[DATA IN THIS EXERCISE]
===== config.mk =====
export PLATFORM = sky130hd
export DESIGN_NAME = core_clock_sequencer
export DESIGN_NICKNAME = d
export VERILOG_FILES = /design/src/rtl/core_clock_sequencer.sv
export SDC_FILE = /design/constraint.sdc
export NUM_CORES = 1
export LEC_CHECK = 0
export CAP_MARGIN = 20
export CORE_MARGIN = 2
export CORE_UTILIZATION = 50
export CTS_CLUSTER_DIAMETER = 60
export DETAILED_ROUTE_END_ITERATION = 8
export PLACE_DENSITY_LB_ADDON = 0.12
export SETUP_SLACK_MARGIN = 0.3
export SKIP_CTS_REPAIR_TIMING = 1
export SYNTH_ARGS = -nofsm -noshare
export SYNTH_HDL_FRONTEND = slang
export SYNTH_SLANG_ARGS = --single-unit

===== constraint.sdc =====
create_clock -name clock -period 2.7 [get_ports clock]
set_input_delay 0.81 -clock clock [delete_from_list [all_inputs] [get_ports clock]]
set_output_delay 0.81 -clock clock [all_outputs]
set_load 0.05 [all_outputs]

===== src/rtl/core_clock_sequencer.sv =====
// Run-control for the JZJCoreF devboard: debounced mode/step buttons select a
// full-rate, slow or halted core clock, with single-step and a rising-edge counter.

module core_clock_sequencer_debounce #(
  parameter int unsigned DEBOUNCE_CYCLES = 500000
) (
  input  logic clk_i,
  input  logic rst_ni,
  input  logic raw_i,
  output logic press_o
);
  localparam int unsigned CNT_W = (DEBOUNCE_CYCLES > 2) ? $clog2(DEBOUNCE_CYCLES) : 1;
  localparam logic [CNT_W-1:0] CNT_LAST = CNT_W'(DEBOUNCE_CYCLES - 1);

  logic [1:0]       sync_q;
  logic             level_q, level_d, level_prev_q, press_q;
  logic [CNT_W-1:0] cnt_q, cnt_d;

  always_comb begin
    level_d = level_q;
    cnt_d   = '0;
    if (sync_q[1] != level_q) begin
      if (cnt_q == CNT_LAST) level_d = ~level_q;
      else                   cnt_d   = cnt_q + 1'b1;
    end
  end

  always_ff @(posedge clk_i) begin
    if (!rst_ni) begin
      sync_q       <= '0;
      level_q      <= 1'b0;
      level_prev_q <= 1'b0;
      cnt_q        <= '0;
      press_q      <= 1'b0;
    end else begin
      sync_q       <= {sync_q[0], raw_i};
      level_q      <= level_d;
      level_prev_q <= level_q;
      cnt_q        <= cnt_d;
      press_q      <= level_q & ~level_prev_q;
    end
  end

  assign press_o = press_q;
endmodule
[/DATA IN THIS EXERCISE]
## AIM OF THE EXERCISE
As the exercise requires, copy out the data shown above word for word.

## EXPECTED ANSWER
===== config.mk =====
export PLATFORM = sky130hd
export DESIGN_NAME = core_clock_sequencer
export DESIGN_NICKNAME = d
export VERILOG_FILES = /design/src/rtl/core_clock_sequencer.sv
export SDC_FILE = /design/constraint.sdc
export NUM_CORES = 1
export LEC_CHECK = 0
export CAP_MARGIN = 20
export CORE_MARGIN = 2
export CORE_UTILIZATION = 50
export CTS_CLUSTER_DIAMETER = 60
export DETAILED_ROUTE_END_ITERATION = 8
export PLACE_DENSITY_LB_ADDON = 0.12
export SETUP_SLACK_MARGIN = 0.3
export SKIP_CTS_REPAIR_TIMING = 1
export SYNTH_ARGS = -nofsm -noshare
export SYNTH_HDL_FRONTEND = slang
export SYNTH_SLANG_ARGS = --single-unit

===== constraint.sdc =====
create_clock -name clock -period 2.7 [get_ports clock]
set_input_delay 0.81 -clock clock [delete_from_list [all_inputs] [get_ports clock]]
set_output_delay 0.81 -clock clock [all_outputs]
set_load 0.05 [all_outputs]

===== src/rtl/core_clock_sequencer.sv =====
// Run-control for the JZJCoreF devboard: debounced mode/step buttons select a
// full-rate, slow or halted core clock, with single-step and a rising-edge counter.

module core_clock_sequencer_debounce #(
  parameter int unsigned DEBOUNCE_CYCLES = 500000
) (
  input  logic clk_i,
  input  logic rst_ni,
  input  logic raw_i,
  output logic press_o
);
  localparam int unsigned CNT_W = (DEBOUNCE_CYCLES > 2) ? $clog2(DEBOUNCE_CYCLES) : 1;
  localparam logic [CNT_W-1:0] CNT_LAST = CNT_W'(DEBOUNCE_CYCLES - 1);

  logic [1:0]       sync_q;
  logic             level_q, level_d, level_prev_q, press_q;
  logic [CNT_W-1:0] cnt_q, cnt_d;

  always_comb begin
    level_d = level_q;
    cnt_d   = '0;
    if (sync_q[1] != level_q) begin
      if (cnt_q == CNT_LAST) level_d = ~level_q;
      else                   cnt_d   = cnt_q + 1'b1;
    end
  end

  always_ff @(posedge clk_i) begin
    if (!rst_ni) begin
      sync_q       <= '0;
      level_q      <= 1'b0;
      level_prev_q <= 1'b0;
      cnt_q        <= '0;
      press_q      <= 1'b0;
    end else begin
      sync_q       <= {sync_q[0], raw_i};
      level_q      <= level_d;
      level_prev_q <= level_q;
      cnt_q        <= cnt_d;
      press_q      <= level_q & ~level_prev_q;
    end
  end

  assign press_o = press_q;
endmodule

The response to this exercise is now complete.